I had been absent from work since Monday of last week, lasting till today.
And still, I am not fine.
It’s been two months since I have blogged, written down all my thoughts. Now I feel like I need to update since I’ve stalled this thing for quite some time already; although, if I should say it, my sort-of comeback brings about some bad news as well regarding how I am faring.
I had a bipolar breakdown, or more correctly, HAD BEEN having bipolar BREAKDOWNS since last, last week.

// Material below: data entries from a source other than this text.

==> src/rtl/branch_hazard_unit.sv <==
// branch_hazard_unit: ID-stage branch/JALR resolution with stall counting, EX forwarding selects, load-use stalls.
// Define BHT_PREDICT_EN to build the 2-bit BHT for fetch prediction; otherwise fetch uses static BTFN.
module branch_hazard_unit #(
   parameter int XLEN      = 32,
   parameter int RA_W      = 5,
   parameter int BHT_DEPTH = 64
) (
   input  logic            clk,
   input  logic            rstn,
   input  logic            dec_valid,
   input  logic            dec_is_branch,
   input  logic            dec_is_jalr,
   input  logic [2:0]      dec_funct3,
   input  logic [XLEN-1:0] dec_pc,
   input  logic [XLEN-1:0] dec_imm,
   input  logic [RA_W-1:0] dec_rs1,
   input  logic [RA_W-1:0] dec_rs2,
   input  logic            dec_pred_taken,
   input  logic [XLEN-1:0] rf_rdata1,
   input  logic [XLEN-1:0] rf_rdata2,
   input  logic [RA_W-1:0] ex_rd,
   input  logic            ex_wen,
   input  logic            ex_is_load,
   input  logic [RA_W-1:0] mem_rd,
   input  logic            mem_wen,
   input  logic            mem_is_load,
   input  logic [XLEN-1:0] mem_alu_res,
   input  logic [XLEN-1:0] mem_load_data,
   input  logic [RA_W-1:0] wb_rd,
   input  logic            wb_wen,
   input  logic [XLEN-1:0] wb_data,
   input  logic [XLEN-1:0] if_pc,
   input  logic            if_is_branch,
   input  logic            if_backward,
   output logic            if_pred_taken,
   output logic            stall,
   output logic            redirect,
   output logic [XLEN-1:0] redirect_pc,
   output logic [1:0]      fwd_sel_a,
   output logic [1:0]      fwd_sel_b
);
   localparam int IW = $clog2(BHT_DEPTH);
   typedef enum logic {IDLE, WAIT} state_t;
   state_t state_q, state_d;
   logic [1:0] cnt_q, cnt_d;
   logic ex1, ex2, mem1, mem2, wb1, wb2, is_cf, stall_c, resolve, taken, eq, lt, ltu, bht_we;
   logic [1:0] w1, w2, need;
   logic [XLEN-1:0] op1, op2, jsum, target;
   assign ex1  = ex_wen  && ex_rd  != '0 && ex_rd  == dec_rs1;
   assign ex2  = ex_wen  && ex_rd  != '0 && ex_rd  == dec_rs2;
   assign mem1 = mem_wen && mem_rd != '0 && mem_rd == dec_rs1;
   assign mem2 = mem_wen && mem_rd != '0 && mem_rd == dec_rs2;
   assign wb1  = wb_wen  && wb_rd  != '0 && wb_rd  == dec_rs1;
   assign wb2  = wb_wen  && wb_rd  != '0 && wb_rd  == dec_rs2;
   assign is_cf = dec_is_branch || dec_is_jalr;
   // Cycles to wait until every operand is available from MEM ALU result, WB or the RF
   assign w1   = (ex1 && ex_is_load) ? 2'd2 : (ex1 || (mem1 && mem_is_load)) ? 2'd1 : 2'd0;
   assign w2   = (ex2 && ex_is_load) ? 2'd2 : (ex2 || (mem2 && mem_is_load)) ? 2'd1 : 2'd0;
   assign need = (w1 > w2) ? w1 : w2;
   assign op1 = (mem1 && !mem_is_load) ? mem_alu_res : wb1 ? wb_data : rf_rdata1;
   assign op2 = (mem2 && !mem_is_load) ? mem_alu_res : wb2 ? wb_data : rf_rdata2;
   assign eq  = op1 == op2;
   assign lt  = $signed(op1) < $signed(op2);
   assign ltu = op1 < op2;
   assign taken = dec_funct3 == 3'b000 ? eq  : dec_funct3 == 3'b001 ? !eq  :
                  dec_funct3 == 3'b100 ? lt  : dec_funct3 == 3'b101 ? !lt  :
                  dec_funct3 == 3'b110 ? ltu : dec_funct3 == 3'b111 ? !ltu : 1'b0;
   assign jsum   = op1 + dec_imm;
   assign target = dec_is_jalr ? {jsum[XLEN-1:1], 1'b0} : taken ? dec_pc + dec_imm : dec_pc + XLEN'(4);
   always_comb begin
      state_d = state_q;
      cnt_d   = cnt_q;
      stall_c = 1'b0;
      resolve = 1'b0;
      if (dec_valid && is_cf) begin
         if (state_q == IDLE) begin
            if (need != 2'd0) begin
               stall_c = 1'b1;
               cnt_d   = need - 2'd1;
               state_d = WAIT;
            end else resolve = 1'b1;
         end else if (cnt_q != 2'd0) begin
            stall_c = 1'b1;
            cnt_d   = cnt_q - 2'd1;
         end else begin
            resolve = 1'b1;
            state_d = IDLE;
         end
      end else begin
         state_d = IDLE;
         cnt_d   = 2'd0;
         stall_c = dec_valid && ex_is_load && (ex1 || ex2);
      end
   end
   always_ff @(posedge clk or negedge rstn) begin
      if (!rstn) begin
         state_q <= IDLE;
         cnt_q   <= 2'd0;
      end else begin
         state_q <= state_d;
         cnt_q   <= cnt_d;
      end
   end
   // Outputs are forced to their reset values while rstn is low
   assign stall       = rstn && stall_c;
   assign redirect    = rstn && resolve && (dec_is_jalr || taken != dec_pred_taken);
   assign redirect_pc = redirect ? target : '0;
   assign fwd_sel_a   = (rstn && dec_valid && !is_cf) ? (ex1 ? 2'b01 : mem1 ? 2'b10 : 2'b00) : 2'b00;
   assign fwd_sel_b   = (rstn && dec_valid && !is_cf) ? (ex2 ? 2'b01 : mem2 ? 2'b10 : 2'b00) : 2'b00;
   assign bht_we      = resolve && dec_is_branch && !dec_is_jalr;
`ifdef BHT_PREDICT_EN
   logic [1:0] bht_q [BHT_DEPTH];
   logic [IW-1:0] wr_idx, rd_idx;
   assign wr_idx = dec_pc[IW+1:2];
   assign rd_idx = if_pc[IW+1:2];
   always_ff @(posedge clk or negedge rstn) begin
      if (!rstn) begin
         for (int i = 0; i < BHT_DEPTH; i++) bht_q[i] <= 2'b01;
      end else if (bht_we) begin
         bht_q[wr_idx] <= taken ? ((bht_q[wr_idx] == 2'b11) ? 2'b11 : bht_q[wr_idx] + 2'd1)
                                : ((bht_q[wr_idx] == 2'b00) ? 2'b00 : bht_q[wr_idx] - 2'd1);
      end
   end
   assign if_pred_taken = if_is_branch && bht_q[rd_idx][1];
`else
   assign if_pred_taken = if_is_branch && if_backward;
`endif
   logic unused;
   assign unused = ^{mem_load_data, if_pc, if_backward, bht_we};
endmodule

==> config.mk <==
export PLATFORM = sky130hd
export DESIGN_NAME = branch_hazard_unit
export DESIGN_NICKNAME = d
export VERILOG_FILES = /design/src/rtl/branch_hazard_unit.sv
export SDC_FILE = /design/constraint.sdc
export NUM_CORES = 1
export LEC_CHECK = 0
export BUFFER_PORTS_ARGS = -buffer_cell sky130_fd_sc_hd__clkbuf_2
export CORE_AREA = 4 4 130 132
export DETAILED_ROUTE_END_ITERATION = 10
export DIE_AREA = 0 0 134 136
export PLACE_DENSITY = 0.78
export SLEW_MARGIN = 5
export SYNTH_ARGS = -nofsm -noshare
export SYNTH_HDL_FRONTEND = slang
export SYNTH_SLANG_ARGS = --single-unit
export TNS_END_PERCENT = 20
==> constraint.sdc <==
create_clock -name clk -period 9 [get_ports clk]
set_clock_uncertainty 0.1 [all_clocks]
set_input_delay 1.8 -clock clk [delete_from_list [all_inputs] [get_ports clk]]
set_output_delay 1.8 -clock clk [all_outputs]
set_load 0.05 [all_outputs]
=== Yosys cells after proc, flatten, opt, wreduce, memory -nomap -nowiden ===
Cells that the tools add are included.

* Flip-flop bits (word level): 3
* Input port bits: 297
* Output and inout port bits: 39
* Word-level logic and storage cells: 103

* $add $sub $neg: 5
* Order comparisons: 3
* Equality and inequality tests: 15
* Mux-type cells: 37
* Reductions and logical operators: 41

{| class="wikitable"
|+ Operator list
! cell !! count
|-
| $mux 32 || 7
|-
| $add 32x32->32 || 2
|-
| $lt 32x32->1 || 2
|-
| $add 32x3->32 const B || 1
|-
| $eq 32x32->1 || 1
|-
| $eq 5x5->1 || 6
|-
| $mux 2 || 13
|-
| $logic_and 1x1->1 || 24
|-
| $mux 1 || 17
|-
| $reduce_bool 5->1 || 3
|-
| $eq 3x3->1 const B || 4
|-
| $ne 3x2->1 const B || 2
|-
| $logic_not 1->1 || 5
|-
| $logic_or 1x1->1 || 5
|-
| $reduce_bool 2->1 || 2
|-
| $sub 2x1->2 const B || 2
|-
| $eq 3x1->1 const B || 1
|-
| $logic_not 3->1 || 1
|-
| $gt 2x2->1 || 1
|-
| $reduce_and 2->1 || 1
|-
| $ne 1x1->1 || 1
|}

=== Depth between registers and ports, before layout ===
Gate-level depths: netlist of the first run.

* Depth after elaboration: 17
* Depth in mapped cells: 20
* Gate-level depth less buffers: 17

=== Worst setup path after synthesis of the first run ===
OpenSTA, ideal clock, no wires.

* Path kind: input to output
* From: input wb_rd[1]
* To: output redirect_pc[28]
* Arrival: 7.007 ns
* Data required time: 7.100 ns
* Path slack: 0.093 ns
* Stages on the path: 19
* Path buffers: 3
* Cell sequence: or4_1 > o21ai_0 > or4_1 > clkbuf_1 > clkbuf_1 > mux2i_1 > nor2_1 > a21oi_1 > ha_1 > nor2b_1 > o21ai_1 > a21oi_1 > o221a_2 > or4_1 > a31o_2 > o311ai_4 > clkbuf_1 > nand2_1 > a221oi_1

* Longest elaborated chain between the ends: 17
* Elaborated cells between the ends (all ways): 29
* Those cells by class: add/sub: 1; order compare: 2; eq/ne: 4; mux: 13; reduce/logical: 9

{| class="wikitable"
|+ Ends and longest elaborated chain
! what !! line !! source
|-
| from (decl) || 29 || <nowiki>input logic [RA_W-1:0] wb_rd,</nowiki>
|-
| $reduce_bool 5->1 || 53, 54 ||
|-
| $logic_and 1x1->1 || 53, 54 ||
|-
| $logic_and 1x1->1, on equally long branches || 53, 54 ||
|-
| $mux 32, on equally long branches (2 in a row) || 60, 61 ||
|-
| $lt 32x32->1 || 64 || <nowiki>assign ltu = op1 < op2;</nowiki>
|-
| $logic_not 1->1 || 67 || <nowiki>dec_funct3 == 3'b110 ? ltu : dec_funct3 == 3'b111 ? !ltu : 1'b0;</nowiki>
|-
| $mux 1 (2 in a row) || 67 ||
|-
| $mux 1 (2 in a row) || 66 || <nowiki>dec_funct3 == 3'b100 ? lt : dec_funct3 == 3'b101 ? !lt :</nowiki>
|-
| $mux 1 (2 in a row) || 65 || <nowiki>assign taken = dec_funct3 == 3'b000 ? eq : dec_funct3 == 3'b001 ? !eq :</nowiki>
|-
| $ne 1x1->1 || 106 || <nowiki>assign redirect = rstn && resolve && (dec_is_jalr || taken != dec_pred_taken);</nowiki>
|-
| $logic_or 1x1->1 || 106 ||
|-
| $logic_and 1x1->1 || 106 ||
|-
| $mux 32 (*) || 107 || <nowiki>assign redirect_pc = redirect ? target : '0;</nowiki>
|-
| to (decl) || 38 || <nowiki>output logic [XLEN-1:0] redirect_pc,</nowiki>
|}

Every way passes the cells marked *; elsewhere a longest branch is shown, timed or not.

=== Worst setup path after layout of the first run ===
* From: input dec_rs2[0]
* To: output redirect_pc[1]

* Longest elaborated chain between the ends: 16
* Elaborated cells between the ends (all ways): 39
* Those cells by class: order compare: 3; eq/ne: 5; mux: 17; reduce/logical: 14

{| class="wikitable"
|+ Ends and longest elaborated chain
! what !! line !! source
|-
| from (decl) || 17 || <nowiki>input logic [RA_W-1:0] dec_rs2,</nowiki>
|-
| $eq 5x5->1, on equally long branches || 54, 52 ||
|-
| $logic_and 1x1->1, on equally long branches || 54, 52 ||
|-
| $mux 32 / $logic_and 1x1->1 (equally long branches) || 61 || <nowiki>assign op2 = (mem2 && !mem_is_load) ? mem_alu_res : wb2 ? wb_data : rf_rdata2;</nowiki>
|-
| $mux 32 || 61 ||
|-
| $lt 32x32->1 || 64 ||
|-
| $logic_not 1->1 || 67 ||
|-
| $mux 1 (2 in a row) || 67 ||
|-
| $mux 1 (2 in a row) || 66 ||
|-
| $mux 1 (2 in a row) || 65 ||
|-
| $ne 1x1->1 || 106 ||
|-
| $logic_or 1x1->1 || 106 ||
|-
| $logic_and 1x1->1 || 106 ||
|-
| $mux 32 (*) || 107 ||
|}

Marks and branches as above.

==> metrics.txt, run 1 <==
antenna violations before repair 0; Synth Flop Type dfrtp_1; height of the chip about 140 um; NetSw 0.000339 W; Hold Path Class reg2reg; Final Hold Fails 0; pin count of the biggest net entering global routing between 60 and 70; Internal a little over 0.0003 W; Netlist cell types 73; outcome finished, final reports clean; worst r2r path cells 3; flip-flop and latch count after synthesis 3; H-tree depth 1; CP arrival ~6.8 ns; ratio of cells with drive above 1 in the final layout a little over a quarter; Clk pwr share approximately 11%; Slew Viols, Final 0; R2R setup slack about 7.8 ns; Worst Path Max Fanout 23; sequential power share under 10%; Logic pwr share 87.0%; hold depth 4; most common cell after layout, fill and taps aside clkbuf_2; Crit Path Category in2out; Final nets roughly 1.7k; Worst R2R Start state_q$_DFF_PN0_; antenna cells 0; Max transition margin 50.1%; Clock Latency Late Sink 0.22 ns; FF-to-FF End state_q$_DFF_PN0_; Worst-Margin Slew 0.742 ns; cts hold-fix bufs 0; vias slightly below 9k; sequential area share after synthesis approximately 1.1%; setup tns final 0 ns; DRT Pass-1 Iters 5; RSZ-0062 raised after global routing false; row count 46; Clock Sinks 3; CP Launch Type input port; Crit. End Element output pin; # Max-Cap Violations 0; io pins 336; Worst Hold Slack approximately 0.55 ns; clk buf depth 2; Crit path required time about 7.1 ns; number of port buffers about 270; Net Sw Frac 52.8%; postcts setup bufs 0; VDD IR max around 0.000052 V; number of fillers in the final layout around 1.6k; Final Cycle Share a little over nine tenths; DR WL/cell 16.9 um; CTS buffer count 3; Leak Pwr about 4.4 nW; Post-synth EDFFs 0; Placer Congestion around 0.95; Avg Cell Area, Syn between 6 and 7 um2; area delta synth->final 26.0%; die area 18200 um2; cells after synthesis roughly 1k; hold_sp state_q$_DFF_PN0_; global-route wire length before repair slightly below 40000 um; vias per cell about 5.8; register clock-pin slew on the reported worst setup and hold paths 0.03 ns; total grt overflow 0; root buffer cell clkbuf_16; FMAX 0.115 GHz; post_cts resized 0; Core Region approximately 16000 um2; hold endpoint cnt_q[0]$_DFFE_PN0P_; Starting Density between 40% and 50%; Syn. warnings 0; Mapped Area 7140 um2; Post-synth ARST share 100%; DRC 0; syn_nets roughly 1.4k; Tmin final 8.69 ns; final setup fails 0; leading cell types in the layout, fill and taps excluded 270 x clkbuf_2, 101 x nor2_1, 98 x a21oi_1; chip width between 100 and 150 um; post-route ant nets 0; number of DRC markers in iteration 0 460; Total GRT Usage ~26%; Post-DP HPWL 21800 um; number of global-route vias before repair approximately 8.0k; CTS tree done; drt total wl between 20000 and 30000 um; Pwr Density approximately 71 nW/um2
[worst max path at each step]
stage	from	to	slack, ns
floorplan	wb_rd[1]	redirect_pc[28]	0.09
global placement	dec_rs1[0]	redirect_pc[1]	0.38
detailed placement	dec_rs1[0]	redirect_pc[1]	0.32
CTS	dec_rs1[0]	redirect_pc[1]	0.30
global route	wb_rd[1]	redirect_pc[1]	0.10
finish	dec_rs2[0]	redirect_pc[1]	0.31
[layout make-up]
class / instances / area [um2] / area share, %
inverter: 26 / 97.6 / 1.08
multi-input combinational: 954 / 6830 / 75.9
timing repair buffer: 296 / 1650 / 18.3
sequential: 3 / 75.1 / 0.834
clock buffer: 4 / 78.8 / 0.876
tap: 216 / 270 / 3.00
[worst max-delay path: stages]
cell and delay [ns]:
clkbuf_2 0.13, xnor2_1 0.17, nand3_1 0.09, or4_2 0.81, buf_12 0.24, mux2i_1 0.15
nor2_1 0.10, a21oi_1 0.05, ha_1 0.34, and3_1 0.20, nand4_1 0.13, or2_1 0.28
nor2_1 0.23, nand4b_1 0.20, xor2_1 0.21, o311ai_4 0.31, xor2_1 0.15, o21ai_2 0.51
buf_12 0.27, a211oi_1 0.07, buf_4 0.18, buf_12 0.14
[logic make-up after synthesis]
kind of cell,count (synthesis),synth area share [%]
fa+ha+maj,99,17.5
flops,3,1.05
mux,76,10.7
buf+inv,65,3.59
simple gates,338,22.7
xor+xnor,112,13.7
compound gates,329,30.6
[state kept, by name (all words and copies together) (netlist names)]
name and cells:
cnt_q 2, state_q 1
[power by group through the flow]
| stage | Clock [W] | Sequential, W | Combinational, W |
|---|---|---|---|
| floorplan | 0 | 0.0000140 | 0.000378 |
| global placement | 0 | 0.0000141 | 0.000542 |
| detailed placement | 0 | 0.0000141 | 0.000551 |
| CTS | 0.0000706 | 0.0000139 | 0.000554 |
| global route | 0.0000729 | 0.0000139 | 0.000615 |
| finish | 0.0000699 | 0.0000139 | 0.000559 |
[metal layers]
layer	part of all wire (%)	wire, um	global-route usage, %	up-vias
li1	-	-	-	4344
met1	42	10700	33.4	3937
met2	48	12100	46.0	333
met3	6.9	1760	2.52	48
met4	2.6	668	6.74	0
met5	0	0	0	-
[synthesized netlist by cell type (all sizes together), types with 3 or more instances]
library cell / number / area (um2)
nor2: 103 / 387
or4: 11 / 82.6
and3: 20 / 125
inv: 26 / 97.6
a21oi: 100 / 508
a31o: 3 / 26.3
nand3b: 3 / 22.5
o22ai: 3 / 18.8
o21a: 8 / 60.1
a221oi: 3 / 26.3
nand2b: 11 / 68.8
mux2i: 74 / 744
or3: 4 / 25.0
a31oi: 15 / 100
a21o: 36 / 270
a211oi: 35 / 338
a211o: 3 / 26.3
or2: 6 / 37.5
dfrtp: 3 / 75.1
buf: 9 / 46.3
nor2b: 9 / 56.3
and4: 5 / 43.8
nor3: 15 / 80.1
o211ai: 13 / 108
nand4: 14 / 87.6
clkbuf: 30 / 113
and2: 6 / 37.5
o21bai: 10 / 75.1
nand2: 90 / 338
xor2: 58 / 508
o21ai: 75 / 379
nand3: 32 / 160
ha: 97 / 1210
xnor2: 54 / 473
nor3b: 4 / 35.0
[through the flow]
stage	setup WS, ns	power [W]	std cells	util (%)	cell area (um2)
floorplan	0.0935	0.000392	1022	-	7140
global placement	0.384	0.000556	1489	56.3	8850
detailed placement	0.323	0.000565	1489	56.3	8850
CTS	0.302	0.000639	1493	56.8	8930
global route	0.105	0.000702	1499	57.3	9000
finish	0.313	0.000643	1499	57.3	9000
Power figures use the tool's default switching activity.
==> inputs of run 2 (changes only) <==
--- a/config.mk
+++ b/config.mk
@@ -10,6 +10,7 @@
 export DETAILED_ROUTE_END_ITERATION = 10
 export DIE_AREA = 0 0 134 136
 export PLACE_DENSITY = 0.78
+export REMOVE_ABC_BUFFERS = 1
 export SLEW_MARGIN = 5
 export SYNTH_ARGS = -nofsm -noshare
 export SYNTH_HDL_FRONTEND = slang
==> metrics.txt, run 2 (synthesized netlist as in run 1, its figures left out) <==
DRT Pass-1 Iters 5; pre-CTS WS around 0.32 ns; min setup slack post-route around 0.38 ns; number of fillers in the final layout ~1.5k; Worst Path Max Fanout 34; Crit. End Element output pin; Largest register FFs 2; Leak Pwr between 4 and 5 nW; global-route wire length before repair between 30000 and 40000 um; antenna violations before repair 1; row count between 40 and 50; final setup fails 0; Worst R2R Start state_q$_DFF_PN0_; Net Sw Frac a little over half; Final nets 1688; most common cell after layout, fill and taps aside clkbuf_2; crit path cell chain clkbuf_2 -> or4_1 -> o21ai_0 -> or4_1 -> nor2_4 -> buf_4 -> buf_4 -> nor2_1 -> a21oi_1 -> ha_1 -> o21ai_0 -> o21ai_0 -> o211ai_1 -> nand3_1 -> or4_1 -> a31o_2 -> o311ai_4 -> buf_12 -> nor3b_1 -> o21ai_0 -> a21oi_1 -> clkbuf_2; vias per cell 5.72; # Max-Cap Violations 0; Final Cycle Share a little over nine tenths; vias about 8.6k; Starting Density 45.5%; Tmin final around 8.6 ns; pin count of the biggest net entering global routing 65; Critical path buffers and inverters 5; most frequent CP cell o21ai_0; Crit path required time between 7 and 8 ns; height of the chip ~140 um; NetSw ~0.00034 W; Internal between 0.0003 and 0.0004 W; H-tree depth 1; Clock Sinks 3; ratio of cells with drive above 1 in the final layout a little over a quarter; Slew Viols, Final 0; total grt overflow 0; Crit Path Category in2out; Reg area 75.1 um2; io pins 336; leading cell types in the layout, fill and taps excluded 269 x clkbuf_2, 101 x nor2_1, 98 x a21oi_1; largest registers cnt_q x2, state_q x1; DR WL/cell roughly 17 um; hold_sp state_q$_DFF_PN0_; Clk pwr share a little over a tenth; chip width roughly 130 um; root buffer cell clkbuf_16; CP arrival approximately 6.7 ns; die area 18200 um2; Final Hold Fails 0; area of the multi-input gates about 6800 um2; number of DRC markers in iteration 0 roughly 560; Logic pwr share approximately 87%; Top Family by Delay on Critical Path simple AND/OR/NAND/NOR gates; area delta synth->final 26.7%; register with the most flip-flops cnt_q; CP Launch Type input port; sequential power share 2.1%; post-route ant nets 0; Worst-Margin Slew roughly 0.72 ns; post_cts resized 0; register clock-pin slew on the reported worst setup and hold paths 0.03 ns; critical path's largest stage delay approximately 0.67 ns; outcome finished, final reports clean; Clock Latency Late Sink 0.23 ns; number of global-route vias before repair between 8k and 9k; CTS buffer count 3; FMAX around 0.12 GHz; clk buf depth 2; VDD IR max about 0.000054 V; critical path launch point mem_rd[2]; Max transition margin 51.4%; drt total wl 24900 um; Core Region about 16000 um2; Pwr Density 71.8 nW/um2; Post-DP HPWL approximately 21000 um; RSZ-0062 raised after global routing false; Total GRT Usage 25.5%; Placer Congestion just under 1; number of port buffers between 200 and 300; setup tns final 0 ns; CTS tree done; Hold Path Class reg2reg; DRC 0; CP max-delay cell or4_1
==> run 2: cell types whose count changed in the layout (fill, tap and decap cells not counted) <==
cell	delta
nor2_2	+1
buf_4	+9
diode_2	+1
buf_12	-1
clkbuf_2	-1
==> run 2: worst paths after layout <==
check	cells after the start	slack, ns	endpoint
min in group asynchronous	1	1.30	state_q$_DFF_PN0_
min reg2reg	3	0.60	cnt_q[1]$_DFFE_PN0P_
min	3	0.60	cnt_q[1]$_DFFE_PN0P_
max reg2reg	3	7.74	state_q$_DFF_PN0_
max	22	0.38	redirect_pc[21]
max in group asynchronous	1	7.34	cnt_q[0]$_DFFE_PN0P_
==> run 2: layer usage <==
metal | global-route usage [%] | vias up | wire [um]
li1 | - | 4356 | -
met2 | 44.8 | 371 | 11600
met1 | 32.4 | 3843 | 10600
met4 | 8.46 | 0 | 851
met5 | 0 | - | 0
met3 | 3.00 | 56 | 1810
==> run 2: layout make-up <==
| class | instances | area share [%] |
|---|---|---|
| multi-input combinational | 955 | 75.6 |
| tap | 216 | 2.99 |
| antenna | 1 | 0.0276 |
| timing repair buffer | 303 | 18.7 |
| sequential | 3 | 0.829 |
| inverter | 26 | 1.08 |
| clock buffer | 4 | 0.871 |
==> run 2: power by group through the flow <==
stage	clock network (W)	registers (W)	logic, W
floorplan	0	0.0000140	0.000371
global placement	0	0.0000140	0.000548
detailed placement	0	0.0000141	0.000558
CTS	0.0000724	0.0000139	0.000561
global route	0.0000731	0.0000139	0.000623
finish	0.0000718	0.0000139	0.000565
==> run 2: worst reg2reg max path: stages (launching register included) <==
cell      delay (ns)
dfrtp_1         0.39
inv_1           0.14
nor3_1          0.09
a311oi_1        0.38
==> run 2: metrics by stage <==
stage	instances	hold slack [ns]	total power, W	cell area [um2]	utilization (%)
after global placement	1502	0.524	0.000562	8970	57.1
after floorplan	983	0.494	0.000385	6990	-
final	1508	0.603	0.000650	9050	57.6
after CTS	1506	0.589	0.000647	9040	57.6
after global routing	1508	0.644	0.000710	9050	57.6
after detailed placement	1502	0.553	0.000572	8970	57.1
==> run 2: what timing repair did <==
| action | CTS | global route |
|---|---|---|
| endpoints found under the hold margin | 0 | 0 |
| setup endpoints to repair | 0 | 17 |
| buffers inserted | 0 | 0 |
| hold buffers | 0 | 0 |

It all started Thursday morning, while at work: I was feeling so numb that I’d end up staring blankly into space. I would sleep as well, and I could not focus. The spiel subsided after my working hours and I felt I could go home freely. Friday came, I was fine. Saturday, I had a doctor’s visit and was fine as well. But on Sunday evening, I got triggered by something quite oblivious to myself; and like a switch, everything began changing course. My mind bogged down.
Despite that I was meaning to go to work on Monday, my body was so heavy and tired. I could not think straight, I was a bit fearful of things, that I felt like deciding against going to my workplace because of random impulses that might make me jump outside our building’s window. Tuesday came, it was the same thing. All I could do was sleep, with the routine lasting for hours on end. The exhaustion was unbearable that I could only get up during meal times. I was out of sync with myself—all things were hazy, my mind discombobulated in a sense. I would answer questions with a succinct “I don’t know” (for it was just plain and simple as that, I don’t actually know what people are talking about) and that I would eventually fall back into my own dreamy state.
My refuge was sleep in all its august machinations.
Wednesday came around, and I woke up early to go to work. Yet, while in the shower, I sensed as though the walls were caving in, that my whole environs seemed to be choking me in both sides. Everything appeared as though whirling past me, and I could feel pained whenever water would touch my body. There was then this pendulum-like inclination deep within myself that I drown or jump down something, but the sensation or tendency was meagre. It wasn’t that pronounced. I shuffled out of the shower and wept. Just wept. Then I began to panic, with my anxiety escalating in some way.
So I did not go to work. My aunt talked me into going to another hospital to find another doctor as soon as possible and I complied. There was no other way. So, in the afternoon, I was accompanied to another medical institution and looked for doctors who, as it turned out, only accepted appointments. Luckily enough we chanced upon one who could see me on Thursday, the next day. I had myself scheduled, of course in my constant robotic maneuverings (I could not feel anything that’s why).
Thursday came, and I was supposed to be back to work; but the grogginess as well as the malaise haven’t left me so my aunt and I just went to the doctor. After the interview, it was found out that my symptoms were getting severe, what with the suicidal ideations and “audible thoughts” ramping up within my head. Consequently, I was told that I be hospitalized since I was not so responsive to my other medications anymore; but as budgetary concerns need to be considered as well, we had to bargain that the doctor see me every week instead. Thus I will have another doctor’s consultation on Thursday by 1 PM. I was also recommended to take a leave from work and have a different concoction of medications as it seemed that I was not responding any further to the previous ones.
What about the breakdown that rendered me almost immobile! I tell you, it is not really easy, since what I need to do is take things in strides. My depression is not a piece of cake as that of trying to snap out of things or think that I have a purpose or that I have more to contribute to the world. No. Being bipolar leaning mostly towards into the depressive side can be debilitating in many aspects, sometimes rendering oneself expendable. It’s like my mind trying to throw out of a window everything that means a lot to myself as a person, or to erase everything that gives me a sense of direction. As of now it’s really difficult to assert how I can be productive, and please don’t blame me for being weak or slothful. It’s just that: I have had a major attack in years and I could not just keep everything together for now. I can’t be forced to work, much less think and I know it’s that grave. Much as I would like to view that everything is my fault and that I am putting everything on the line (especially my job), I need to take care of myself and convince myself that I am not, in any way, responsible for this mental ruckus. Instead, this thing is wired into me and I have to deal with it. However, for the meantime, let me just stay within the sphere of convalescence. I am still sick—I know it, but it would not be for long.